This thesis analyses the policing of subjectivities in encounters between audiences and educators in contemporary art institutions. Drawing on a series of European cases from my practice as an educator, it interrogates the category of the “non-specialist” that institutions employ when seeking to expand their audience base. I argue that this category is exclusionary and operates to stigmatise individuals believed to need education. At a moment of renewed calls for art institutions to be more accountable and inclusive of previously marginalised perspectives, it is important to question the role of education in the institution. This necessitates an investigation of the contradictory tendencies of education to regulate audiences while claiming to emancipate them.

The primary contribution of this thesis resides in its conceptualisation of educational practices as platforms through which the marginalisation of non-specialist audiences can be both researched and challenged. I argue that educators often find themselves at the centre of divisive institutional practices that they simultaneously perpetuate and seek to mitigate. I propose and test pedagogies that contest audience categorisations with the aim of making these educational strategies available to educators and institutions for further development and implementation.

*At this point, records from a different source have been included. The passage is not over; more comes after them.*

### src/rtl/parking_request_scheduler_if.sv
// Job interface between the parking request scheduler and the elevator FSM.
// master: scheduler drives todo_* and samples elev_done; slave: elevator side.
interface parking_request_scheduler_if;
    logic        todo_exists;
    logic        todo_in;
    logic        todo_out;
    logic        todo_leak_move;
    logic [15:0] todo_license_plate;
    logic [2:0]  todo_leak_floor;
    logic        elev_done;

    modport master (
        output todo_exists,
        output todo_in,
        output todo_out,
        output todo_leak_move,
        output todo_license_plate,
        output todo_leak_floor,
        input  elev_done
    );

    modport slave (
        input  todo_exists,
        input  todo_in,
        input  todo_out,
        input  todo_leak_move,
        input  todo_license_plate,
        input  todo_leak_floor,
        output elev_done
    );
endinterface

### src/rtl/parking_request_scheduler.sv
// Queues park/retrieve requests, arbitrates leakage evacuation, issues one job.
// Ports: clock/reset, panel inputs (plate, modes, leakage), job if (todo_*,
// elev_done), queue_count/queue_full status, drop_pulse and timeout_err pulses.
module parking_request_scheduler #(
    parameter int DEPTH   = 4,
    parameter int TIMEOUT = 64
) (
    input  logic                         clock,
    input  logic                         reset,
    input  logic [15:0]                  license_plate,
    input  logic                         in_mode,
    input  logic                         out_mode,
    input  logic                         leakage,
    input  logic [2:0]                   leakage_floor,
    parking_request_scheduler_if.master  job,
    output logic [3:0]                   queue_count,
    output logic                         queue_full,
    output logic                         drop_pulse,
    output logic                         timeout_err
);
    localparam int PW = $clog2(DEPTH);
    localparam int WW = (TIMEOUT > 1) ? $clog2(TIMEOUT) : 1;
    localparam logic [3:0]    DEPTH_C = 4'(DEPTH);
    localparam logic [WW-1:0] WD_LAST = WW'(TIMEOUT - 1);

    typedef enum logic {IDLE, ACTIVE} state_t;

    state_t        r_state, w_state_nxt;
    // Entry bit 16 set means retrieve, clear means park.
    logic [16:0]   r_mem [DEPTH];
    logic [PW-1:0] r_wr_ptr, r_rd_ptr;
    logic [3:0]    r_count;
    logic          r_full;
    logic          r_leak_pend;
    logic [2:0]    r_leak_floor;
    logic [WW-1:0] r_wdog;
    logic          r_exists, r_in, r_out, r_leak;
    logic [15:0]   r_plate;
    logic [2:0]    r_floor;
    logic          r_drop, r_tmo;

    logic          w_avail, w_load, w_take_leak, w_pop;
    logic          w_clear, w_tmo, w_hold;
    logic          w_push, w_drop, w_leak_ok;
    logic [3:0]    w_count_nxt;
    logic [16:0]   w_head;

    assign w_avail   = r_leak_pend | (r_count != 4'd0);
    assign w_head    = r_mem[r_rd_ptr];
    assign w_push    = (in_mode ^ out_mode) && (license_plate != 16'd0)
                       && (r_count != DEPTH_C);
    assign w_drop    = (in_mode | out_mode) && !w_push;
    assign w_leak_ok = leakage && (leakage_floor != 3'd0);
    assign w_count_nxt = r_count + 4'(w_push) - 4'(w_pop);

    always_ff @(posedge clock) begin
        if (reset) r_state <= IDLE;
        else       r_state <= w_state_nxt;
    end

    always_comb begin
        w_state_nxt = r_state;
        w_load      = 1'b0;
        w_clear     = 1'b0;
        w_tmo       = 1'b0;
        w_hold      = 1'b0;
        unique case (r_state)
            IDLE: begin
                if (w_avail) begin
                    w_load      = 1'b1;
                    w_state_nxt = ACTIVE;
                end
            end
            ACTIVE: begin
                // elev_done wins over a watchdog expiry on the same cycle.
                if (job.elev_done || r_wdog == WD_LAST) begin
                    w_tmo = !job.elev_done;
                    if (w_avail) begin
                        w_load = 1'b1;
                    end else begin
                        w_clear     = 1'b1;
                        w_state_nxt = IDLE;
                    end
                end else begin
                    w_hold = 1'b1;
                end
            end
            default: w_state_nxt = IDLE;
        endcase
        w_take_leak = w_load && r_leak_pend;
        w_pop       = w_load && !r_leak_pend;
    end

    always_ff @(posedge clock) begin
        if (w_push && !reset) r_mem[r_wr_ptr] <= {out_mode, license_plate};
    end

    always_ff @(posedge clock) begin
        if (reset) begin
            r_wr_ptr     <= '0;
            r_rd_ptr     <= '0;
            r_count      <= 4'd0;
            r_full       <= 1'b0;
            r_leak_pend  <= 1'b0;
            r_leak_floor <= 3'd0;
            r_wdog       <= '0;
            r_exists     <= 1'b0;
            r_in         <= 1'b0;
            r_out        <= 1'b0;
            r_leak       <= 1'b0;
            r_plate      <= 16'd0;
            r_floor      <= 3'd0;
            r_drop       <= 1'b0;
            r_tmo        <= 1'b0;
        end else begin
            r_drop  <= w_drop;
            r_tmo   <= w_tmo;
            r_count <= w_count_nxt;
            r_full  <= (w_count_nxt == DEPTH_C);
            if (w_push) r_wr_ptr <= r_wr_ptr + 1'b1;
            if (w_pop)  r_rd_ptr <= r_rd_ptr + 1'b1;
            // A fresh leak event re-arms even while the old one is taken.
            if (w_leak_ok) begin
                r_leak_pend  <= 1'b1;
                r_leak_floor <= leakage_floor;
            end else if (w_take_leak) begin
                r_leak_pend  <= 1'b0;
            end
            if (w_hold) r_wdog <= r_wdog + 1'b1;
            else        r_wdog <= '0;
            if (w_take_leak) begin
                r_exists <= 1'b1;
                r_in     <= 1'b0;
                r_out    <= 1'b0;
                r_leak   <= 1'b1;
                r_plate  <= 16'd0;
                r_floor  <= r_leak_floor;
            end else if (w_pop) begin
                r_exists <= 1'b1;
                r_in     <= !w_head[16];
                r_out    <= w_head[16];
                r_leak   <= 1'b0;
                r_plate  <= w_head[15:0];
                r_floor  <= 3'd0;
            end else if (w_clear) begin
                r_exists <= 1'b0;
                r_in     <= 1'b0;
                r_out    <= 1'b0;
                r_leak   <= 1'b0;
                r_plate  <= 16'd0;
                r_floor  <= 3'd0;
            end
        end
    end

    assign job.todo_exists        = r_exists;
    assign job.todo_in            = r_in;
    assign job.todo_out           = r_out;
    assign job.todo_leak_move     = r_leak;
    assign job.todo_license_plate = r_plate;
    assign job.todo_leak_floor    = r_floor;
    assign queue_count            = r_count;
    assign queue_full             = r_full;
    assign drop_pulse             = r_drop;
    assign timeout_err            = r_tmo;
endmodule

### src/flat_wrapper.sv
// flat-port wrapper written by rule: the top's interface ports become plain ports
module parking_request_scheduler_flat 
#(
    parameter int DEPTH   = 4,
    parameter int TIMEOUT = 64
)
  (clock, reset, license_plate, in_mode, out_mode, leakage, leakage_floor, queue_count, queue_full, drop_pulse, timeout_err, job_todo_exists, job_todo_in, job_todo_out, job_todo_leak_move, job_todo_license_plate, job_todo_leak_floor, job_elev_done);
  parking_request_scheduler_if job_i ();
  input  logic clock;
  input  logic reset;
  input  logic [15:0] license_plate;
  input  logic in_mode;
  input  logic out_mode;
  input  logic leakage;
  input  logic [2:0] leakage_floor;
  output logic [3:0] queue_count;
  output logic queue_full;
  output logic drop_pulse;
  output logic timeout_err;
  output wire logic [$bits(job_i.todo_exists)-1:0] job_todo_exists;
  output wire logic [$bits(job_i.todo_in)-1:0] job_todo_in;
  output wire logic [$bits(job_i.todo_out)-1:0] job_todo_out;
  output wire logic [$bits(job_i.todo_leak_move)-1:0] job_todo_leak_move;
  output wire logic [$bits(job_i.todo_license_plate)-1:0] job_todo_license_plate;
  output wire logic [$bits(job_i.todo_leak_floor)-1:0] job_todo_leak_floor;
  input wire logic [$bits(job_i.elev_done)-1:0] job_elev_done;
  assign job_todo_exists = job_i.todo_exists;
  assign job_todo_in = job_i.todo_in;
  assign job_todo_out = job_i.todo_out;
  assign job_todo_leak_move = job_i.todo_leak_move;
  assign job_todo_license_plate = job_i.todo_license_plate;
  assign job_todo_leak_floor = job_i.todo_leak_floor;
  assign job_i.elev_done = job_elev_done;
  parking_request_scheduler #(.DEPTH(DEPTH), .TIMEOUT(TIMEOUT)) u_core (.clock(clock), .reset(reset), .license_plate(license_plate), .in_mode(in_mode), .out_mode(out_mode), .leakage(leakage), .leakage_floor(leakage_floor), .job(job_i), .queue_count(queue_count), .queue_full(queue_full), .drop_pulse(drop_pulse), .timeout_err(timeout_err));
endmodule
### config.mk
export PLATFORM = sky130hd
export DESIGN_NAME = parking_request_scheduler_flat
export DESIGN_NICKNAME = d
export VERILOG_FILES = /design/src/rtl/parking_request_scheduler_if.sv /design/src/rtl/parking_request_scheduler.sv /design/src/flat_wrapper.sv
export SDC_FILE = /design/constraint.sdc
export NUM_CORES = 1
export LEC_CHECK = 0
export CAP_MARGIN = 25
export CORE_ASPECT_RATIO = 2
export CORE_MARGIN = 4
export CORE_UTILIZATION = 23
export DETAILED_ROUTE_END_ITERATION = 8
export PLACE_DENSITY = 0.42
export SYNTH_ARGS = -nofsm -noshare
export SYNTH_HDL_FRONTEND = slang
export SYNTH_SLANG_ARGS = --single-unit
### constraint.sdc
create_clock -name clock -period 3.2 [get_ports clock]
set_clock_uncertainty 0.2 [all_clocks]
set_input_delay 0.64 -clock clock [delete_from_list [all_inputs] [get_ports clock]]
set_output_delay 0.64 -clock clock [all_outputs]
set_load 0.01 [all_outputs]
==> results.yml, run 1 <==
global_routing:
  grt_max_degree: 27
  overflow: 0
  first_global_vias: 2744
  grt_pass1_wl_um: 15400
  grtUsageTotal: 0.0964
  antenna_found_initial: 0
route:
  drt-total-wl_um: 9640
  num_vias: 2528
  wl_per_cell_um: 15.3
  drc: 0
  first_pass_iters: 4
  first_iter_violations: 128
  viasPerCell: 4.02
  ant_nets: 0
critical_path:
  crit_path_end_kind: "register"
  cp_data_arrival_time_ns: 3.01
  start_kind: "input pin"
  worstSetupPathType: "in2reg"
  worstPathRequired_ns: 3.30
  r2r_cells: 12
  critical_path.max_fanout: 2
final_layout:
  drive_above_1_share: 0.249
  final_cell_area_um2: 6000
  nets: 398
  area_growth_pct: 36.5
  fillCellCount: 1915
  final_cell_mix: "68 x edfxtp_1, 54 x clkdlybuf4s50_1, 47 x dfxtp_1"
  final_common_cell: "edfxtp_1"
placement:
  placed_area_um2: 5450
  place_congestion: 0.723
  dp_hpwl_um: 6660
  io_buffers: 54
min_path:
  hold_depth: 1
  hold_path.class: "reg2reg"
synthesis:
  postSynthAreaPerCell_um2: 16.2
  netlist_instances: 271
  yosysWarnings: 0
  syn_area_um2: 4400
  yosysTopAreaCellShare: 0.464
  synth_top_area_cell: "edfxtp_1"
  ys_seq_area_frac: 0.678
  synth-edff-count: 68
  ys_seq_elements: 115
  synth_flop_cell: "edfxtp_1"
  syn_nets: 309
  synthTopCellsByArea: "edfxtp_1 46%, dfxtp_1 21%, mux4_2 8.7%"
  async_flop_share: 0
  synth_cell_type_count: 44
cts:
  h-tree-depth: 4
  clock_path_buffers: 2
  cts_made_buffers: 17
  cts_setup_buffers: 0
  clock-sinks: 115
  clk_latency_ns: 0.41
  clk_pin_slew_ns: 0.05
  clockRootBuffer: "clkbuf_16"
  cts_resized: 0
  cts_tree: "built"
  hold_buffers: 0
die:
  die_area_um2: 21500
  rows: 71
  coreArea_um2: 18800
  ios: 55
  die_y_um: 204
  die_x_um: 106
  initial_core_util: 0.234
sta:
  hold_viol: 0
  drv_slew: 0
  final.min_clock_period_ns: 2.91
  setup_viol: 0
  worst_pin_slew_ns: 0.537
  grt_setup_unrepaired: "no"
  fmax_ghz: 0.343
  period_share: 0.910
  fin_setup_tns_ns: 0
  worst_slew_margin_rel: 0.641
power_and_ir_drop:
  powerDensity_nw_per_um2: 780
  p_leak_nw: 2.12
  max-vdd-ir-drop_uv: 327
flow_run:
  drv_cap: 0
outcome:
  status: "complete, no violations"
## through the flow
stage | util | hold slack (ns) | power [W] | cells | setup WS (ns)
after global placement | 0.289 | 0.230 | 0.00300 | 596 | -0.115
after floorplan | - | 0.217 | 0.00254 | 271 | 0.146
after CTS | 0.319 | 0.253 | 0.00477 | 628 | 0.294
final | 0.319 | 0.251 | 0.00468 | 629 | 0.288
after detailed placement | 0.289 | 0.246 | 0.00301 | 596 | -0.118
after global routing | 0.319 | 0.277 | 0.00493 | 628 | 0.149
## synthesized netlist by cell type, types with 4 or more instances
library cell  count
edfxtp_1         68
dfxtp_1          47
mux4_2           17
nor2_1           17
inv_1            14
a22o_1           13
ha_1             12
a22o_2            8
a21oi_1           5
xnor2_1           5
buf_6             4
nand2_1           4
nand3_1           4
nor2b_1           4
nor3b_1           4
nor4_1            4
## cell type report
class                           count  area [µm²]  area share
Sequential cell                   115        2980       0.497
Multi-Input combinational cell    131        1300       0.217
Timing Repair Buffer               81         793       0.132
Clock buffer                       27         526      0.0875
Tap cell                          255         319      0.0531
Inverter                           14        52.6     0.00875
Clock inverter                      5        25.0     0.00417
Antenna cell                        1        2.50    0.000417
## cells by family (layout without fill, tap and decap cells)
group,after synthesis,count (layout),synth area share
and+or+nand+nor,54,54,0.0751
DFF,115,115,0.678
muxes,19,19,0.0922
AOI/OAI and AO/OA,39,39,0.0737
xor gates and xnor gates,6,6,0.0119
other,0,1,0
buffers and inverters,25,127,0.0302
adders and majority gates,13,13,0.0387
## sequential cells by signal (all words and copies together), names as in the netlist, 2 cells and up, named ones only
| signal | cells |
|---|---|
| u_core.queue_count | 4 |
| u_core.r_mem | 68 |
| u_core.r_leak_floor | 3 |
| u_core.r_wr_ptr | 2 |
| u_core.r_rd_ptr | 2 |
| u_core.job.todo_license_plate | 16 |
| u_core.r_wdog | 6 |
| u_core.job.todo_leak_floor | 3 |
## metal layers
layer,up-vias,part of all wire,track usage
met5,-,0,0
met3,12,0.030,0.0282
met4,0,0.020,0.0500
li1,1219,-,-
met2,47,0.58,0.175
met1,1250,0.37,0.0984
## critical path: stages
cell             delay, ns
clkdlybuf4s50_1       0.45
nor4_1                0.37
buf_4                 0.17
nand4_1               0.15
nand3_1               0.15
inv_1                 0.07
ha_1                  0.23
fa_1                  0.39
xnor2_1               0.16
nor2_1                0.06
and3_1                0.16
## report_power, final
group          internal (W)  total, W  switching, W
combinational      0.000596   0.00110      0.000502
clock               0.00112   0.00173      0.000619
sequential          0.00176   0.00185     0.0000914
## final timing paths
| path | to | start | slack (ns) |
|---|---|---|---|
| max | u_core.queue_full | license_plate[7] | 0.29 |
| min | u_core.r_wdog[0] | u_core.r_wdog[0] | 0.25 |
| max reg2reg | u_core.queue_full | u_core.r_wdog[0] | 0.49 |
| min reg2reg | u_core.r_wdog[0] | u_core.r_wdog[0] | 0.25 |
No activity file was read; power rests on OpenSTA's default activity.
==> inputs of run 2 (changes only) <==
- CTS_CLUSTER_DIAMETER: default -> 30
==> results of run 2 <==
No change in the layout: final DEF, timing and power equal those of run 1.
==> inputs of run 3 (changes only) <==
- PLACE_DENSITY: 0.42 -> 0.41
- clock period: 3.2 -> 2.9 ns (I/O delays scaled with it)
==> results.yml, run 3 (synthesis gave the netlist of run 1 again) <==
critical_path:
  slowest_delay_ns: 0.38
  worstPathRequired_ns: 3.00
  crit_chain: "ha_2 > and3_4 > a21oi_4 > or2_2 > nor2_1 > ha_1 > inv_1 > ha_1 > fa_1 > xnor2_1 > nor2_1 > and3_1"
  start_kind: "register"
  critical_path.max_fanout: 3
  critPathSlowestCell: "fa_1"
  crit_path_end_kind: "register"
  cp_data_arrival_time_ns: 2.80
  worstSetupPathType: "reg2reg"
route:
  viasPerCell: 4.06
  first_pass_iters: 4
  ant_nets: 0
  drc: 0
  wl_per_cell_um: 15.5
  drt-total-wl_um: 9840
  num_vias: 2586
  first_iter_violations: 89
final_layout:
  final_cell_mix: "68 x edfxtp_1, 53 x clkdlybuf4s50_1, 47 x dfxtp_1"
  final_common_cell: "edfxtp_1"
  final_cell_area_um2: 6180
  antenna_cells: 0
  largest_reg_flops: 68
  drive_above_1_share: 0.288
  stdcell_count: 637
  nets: 407
  top_register: "u_core.r_mem"
  area_growth_pct: 40.6
sta:
  fin_ws_ns: 0.192
  hold_viol: 0
  worst_slew_margin_rel: 0.659
  drv_slew: 0
  final.min_clock_period_ns: 2.71
  worst_pin_slew_ns: 0.507
  setup_viol: 0
  fin_setup_tns_ns: 0
  period_share: 0.934
  grt_setup_unrepaired: "no"
  fmax_ghz: 0.369
global_routing:
  grt_pass1_wl_um: 15500
  grtUsageTotal: 0.0979
  antenna_found_initial: 0
  overflow: 0
  first_global_vias: 2849
  grt_max_degree: 27
cts:
  clk_latency_ns: 0.40
  clock-sinks: 115
  clk_pin_slew_ns: 0.05
  clockRootBuffer: "clkbuf_16"
  clock_path_buffers: 2
  cts_tree: "built"
  h-tree-depth: 4
  cts_made_buffers: 17
die:
  ios: 55
  die_x_um: 106
  die_area_um2: 21500
  coreArea_um2: 18800
  die_y_um: 204
  rows: 71
  initial_core_util: 0.234
placement:
  place_congestion: 0.683
  dp_hpwl_um: 7000
  place_ws_ns: -0.318
  io_buffers: 54
  placed_cells: 604
  placed_area_um2: 5550
power_and_ir_drop:
  max-vdd-ir-drop_uv: 329
  p_int_w: 0.00400
  seqPwrFrac: 0.379
  p_sw_frac: 0.256
  powerDensity_nw_per_um2: 870
  p_comb_frac: 0.235
  p_leak_nw: 2.20
  clock_power_share: 0.386
  switchingPower_w: 0.00138
min_path:
  hold_path.class: "reg2reg"
flow_run:
  drv_cap: 0
outcome:
  status: "complete, no violations"
==> run 3: cell count changes in the layout (fill, tap and decap cells not counted), moves of 2 or more <==
cell,previous run,this run
buf_4,23,29
clkinvlp_4,0,3
clkbuf_1,6,2
nor4_2,0,3
clkinv_2,5,3
nor4_1,4,1
buf_12,4,7
bufinv_16,0,2
==> run 3: repair_timing <==
action	in CTS	in global routing
endpoints found under the hold margin	0	0
endpoints found under the setup margin	0	1
buffers inserted	0	1
gates resized for setup	0	6
hold buffers	0	0
==> run 3: final cells by class <==
type / instances / area (µm²)
tap: 255 / 319
multi-input combinational: 131 / 1330
fill: 1900 / 12600
inverter: 14 / 52.6
sequential: 115 / 2980
clock inverter: 9 / 101
timing repair buffer: 90 / 901
clock buffer: 23 / 499
==> run 3: through the flow <==
step / power (W) / utilization / hold WS [ns]
final: 0.00538 / 0.328 / 0.248
after global routing: 0.00567 / 0.328 / 0.287
after CTS: 0.00546 / 0.326 / 0.252
after detailed placement: 0.00335 / 0.295 / 0.241
after global placement: 0.00334 / 0.295 / 0.235
after floorplan: 0.00281 / - / 0.217
==> run 3: worst max-delay path, delay by kind of cell, from the launching register on <==
| family | cells | cell delay, ns |
|---|---|---|
| flops | 1 | 0.35 |
| xor+xnor | 1 | 0.16 |
| compound gates | 1 | 0.06 |
| buf+inv | 1 | 0.04 |
| simple gates | 5 | 0.87 |
| fa+ha+maj | 4 | 0.92 |
==> run 3: path summary, 6_finish.rpt <==
path                                        from           endpoint  slack, ns  cells past startpoint
worst max-delay path            u_core.r_wdog[0]  u_core.queue_full       0.19                     12
worst min-delay path            u_core.r_wdog[0]   u_core.r_wdog[0]       0.25                      1
worst max register to register  u_core.r_wdog[0]  u_core.queue_full       0.19                     12
worst min register to register  u_core.r_wdog[0]   u_core.r_wdog[0]       0.25                      1
==> run 3: power groups by stage <==
stage / Sequential [W] / Clock, W / Combinational, W
floorplan: 0.00210 / 0 / 0.000705
global placement: 0.00207 / 0 / 0.00127
detailed placement: 0.00207 / 0 / 0.00128
CTS: 0.00204 / 0.00213 / 0.00129
global route: 0.00206 / 0.00221 / 0.00139
finish: 0.00204 / 0.00208 / 0.00126
==> run 3: metal layers <==
layer,vias up,track usage,routed length (µm)
met4,0,0.0556,201
met5,-,0,0
met3,10,0.0206,299
met2,45,0.188,5790
li1,1233,-,-
met1,1298,0.0938,3550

The thesis investigates how the discursive marginalisation of audiences can be identified and analysed in communication material (on museum websites, social media pages, and in annual reports). It is also present in the gallery space in wall labels as well as in the placement of artworks. I analyse how audience categorisations are at play along similar lines in my educational practice and examine the pedagogical tactics that I developed to challenge them. Situated in a genealogy of critical gallery education, feminist, and queer theory, the pedagogies proposed in the thesis acknowledge and embrace different ways in which identity markers and power influence the unfolding of a learning moment. I explore and defend the notion of a “disidentified pedagogy” and show how this can be used to facilitate art interpretations that are socially situated, but not reductively attached to particular bodies.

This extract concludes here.